<file path="src/rtl/shadow_pkg.sv">
package shadow_pkg;
  typedef logic [7:0] cfg_byte_t;

  // Mask of writable bits for register number r out of n registers.
  function automatic cfg_byte_t writable_mask(input int r, input int n, input cfg_byte_t last_mask);
    return (r == n - 1) ? last_mask : 8'hFF;
  endfunction
endpackage

</file>
<file path="src/rtl/shadow_cfg_regs.sv">
module shadow_cfg_regs
  import shadow_pkg::*;
#(
  parameter int N_REGS    = 4,
  parameter logic [7:0] LAST_MASK = 8'h3F,
  localparam int SEL_W    = $clog2(N_REGS),
  localparam int CFG_W    = 8 * N_REGS
) (
  input  logic             clk,
  input  logic             rst_n,
  input  logic             we,
  input  logic [SEL_W-1:0] waddr,
  input  cfg_byte_t        wdata,
  input  logic [SEL_W-1:0] raddr,
  output cfg_byte_t        rdata,
  output logic [CFG_W-1:0] bits
);
  cfg_byte_t regs [N_REGS];

  for (genvar r = 0; r < N_REGS; r++) begin : g_reg
    localparam cfg_byte_t MASK = writable_mask(r, N_REGS, LAST_MASK);
    always_ff @(posedge clk) begin
      if (!rst_n)
        regs[r] <= '0;
      else if (we && waddr == SEL_W'(r))
        regs[r] <= wdata & MASK;
    end
    assign bits[8*r +: 8] = regs[r];
  end

  assign rdata = regs[raddr];

  // locked bits of the last register never hold a one
  a_r4_locked_bits_zero: assert property (@(posedge clk) disable iff (!rst_n)
    (regs[N_REGS-1] & ~LAST_MASK) == 8'h00);

  // a presented write is visible on read-back after the edge
  a_r9_write_lands: assert property (@(posedge clk) disable iff (!rst_n)
    (we && raddr == waddr) |=> rdata == ($past(wdata) & writable_mask(int'($past(waddr)), N_REGS, LAST_MASK)));
endmodule

</file>
<file path="src/rtl/shadow_seg_index.sv">
module shadow_seg_index #(
  parameter int ADDR_W    = 20,
  parameter logic [ADDR_W-1:0] WIN_BASE = 20'hC0000,
  parameter int SEG_SHIFT = 14,
  parameter int N_SMALL   = 12,
  localparam int N_SEGS   = N_SMALL + 1,
  localparam int IDX_W    = $clog2(N_SEGS)
) (
  input  logic [ADDR_W-1:0] addr,
  output logic              in_range,
  output logic [IDX_W-1:0]  seg_idx
);
  logic [ADDR_W-1:0] offset;
  logic [ADDR_W-1:0] slot;

  always_comb begin
    in_range = (addr >= WIN_BASE);
    offset   = addr - WIN_BASE;
    slot     = offset >> SEG_SHIFT;
    if (!in_range)
      seg_idx = '0;
    else if (slot >= ADDR_W'(N_SMALL))
      seg_idx = IDX_W'(N_SMALL);
    else
      seg_idx = slot[IDX_W-1:0];
  end
endmodule

</file>
<file path="src/rtl/shadow_attr_mux.sv">
module shadow_attr_mux #(
  parameter int N_SMALL    = 12,
  parameter int BIT_OFS    = 4,
  parameter int BIOS_FIRST = 8,
  parameter int CFG_W      = 32,
  localparam int N_SEGS    = N_SMALL + 1,
  localparam int IDX_W     = $clog2(N_SEGS)
) (
  input  logic             clk,
  input  logic             rst_n,
  input  logic [CFG_W-1:0] bits,
  input  logic             in_range,
  input  logic [IDX_W-1:0] seg_idx,
  input  logic             acc_write,
  output logic             rd_int,
  output logic             wr_int,
  output logic             route_int,
  output logic             bios_shadow
);
  logic [N_SEGS-1:0] rd_vec;
  logic [N_SEGS-1:0] wr_vec;

  for (genvar s = 0; s < N_SEGS; s++) begin : g_seg
    assign rd_vec[s] = bits[2*s + BIT_OFS];
    assign wr_vec[s] = bits[2*s + BIT_OFS + 1];
  end

  always_comb begin
    rd_int      = 1'b0;
    wr_int      = 1'b0;
    for (int s = 0; s < N_SEGS; s++) begin
      if (in_range && seg_idx == IDX_W'(s)) begin
        rd_int = rd_vec[s];
        wr_int = wr_vec[s];
      end
    end
    route_int   = acc_write ? wr_int : rd_int;
    bios_shadow = |rd_vec[N_SEGS-1:BIOS_FIRST];
  end

  // with the summary flag low, no BIOS-area access can read internally
  a_r5_summary_covers: assert property (@(posedge clk) disable iff (!rst_n)
    (!bios_shadow && in_range && seg_idx >= IDX_W'(BIOS_FIRST)) |-> !rd_int);

  // an internal route always comes from an internal attribute
  a_r3_route_source: assert property (@(posedge clk) disable iff (!rst_n)
    route_int |-> (rd_int || wr_int));
endmodule

</file>
<file path="src/rtl/shadow_region_decoder.sv">
module shadow_region_decoder
  import shadow_pkg::*;
#(
  parameter int ADDR_W     = 20,
  parameter logic [ADDR_W-1:0] WIN_BASE = 20'hC0000,
  parameter int SEG_SHIFT  = 14,
  parameter int N_SMALL    = 12,
  parameter int N_REGS     = 4,
  parameter int BIT_OFS    = 4,
  parameter int BIOS_FIRST = 8,
  parameter logic [7:0] LAST_MASK = 8'h3F,
  localparam int SEL_W     = $clog2(N_REGS),
  localparam int CFG_W     = 8 * N_REGS,
  localparam int IDX_W     = $clog2(N_SMALL + 1)
) (
  input  logic              clk,
  input  logic              rst_n,
  input  logic              cfg_we,
  input  logic [SEL_W-1:0]  cfg_waddr,
  input  logic [7:0]        cfg_wdata,
  input  logic [SEL_W-1:0]  cfg_raddr,
  output logic [7:0]        cfg_rdata,
  input  logic [ADDR_W-1:0] acc_addr,
  input  logic              acc_write,
  output logic              rd_int,
  output logic              wr_int,
  output logic              route_int,
  output logic              out_of_range,
  output logic              bios_shadow
);
  logic [CFG_W-1:0] cfg_bits;
  logic             in_range;
  logic [IDX_W-1:0] seg_idx;

  shadow_cfg_regs #(.N_REGS(N_REGS), .LAST_MASK(LAST_MASK)) u_regs (
    .clk(clk), .rst_n(rst_n), .we(cfg_we), .waddr(cfg_waddr), .wdata(cfg_wdata),
    .raddr(cfg_raddr), .rdata(cfg_rdata), .bits(cfg_bits)
  );

  shadow_seg_index #(.ADDR_W(ADDR_W), .WIN_BASE(WIN_BASE), .SEG_SHIFT(SEG_SHIFT),
                     .N_SMALL(N_SMALL)) u_index (
    .addr(acc_addr), .in_range(in_range), .seg_idx(seg_idx)
  );

  shadow_attr_mux #(.N_SMALL(N_SMALL), .BIT_OFS(BIT_OFS), .BIOS_FIRST(BIOS_FIRST),
                    .CFG_W(CFG_W)) u_mux (
    .clk(clk), .rst_n(rst_n), .bits(cfg_bits), .in_range(in_range), .seg_idx(seg_idx),
    .acc_write(acc_write), .rd_int(rd_int), .wr_int(wr_int), .route_int(route_int),
    .bios_shadow(bios_shadow)
  );

  assign out_of_range = !in_range;

  // addresses under the window are never routed internally
  a_r8_below_window_quiet: assert property (@(posedge clk) disable iff (!rst_n)
    (acc_addr < WIN_BASE) |-> (out_of_range && !rd_int && !wr_int && !route_int));
endmodule

</file>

::::

> WORK ITEM
Scan the data above for the string "path" and copy each line where it appears.

> SOLUTION TO THIS TASK
<file path="src/rtl/shadow_pkg.sv">
<file path="src/rtl/shadow_cfg_regs.sv">
<file path="src/rtl/shadow_seg_index.sv">
<file path="src/rtl/shadow_attr_mux.sv">
<file path="src/rtl/shadow_region_decoder.sv">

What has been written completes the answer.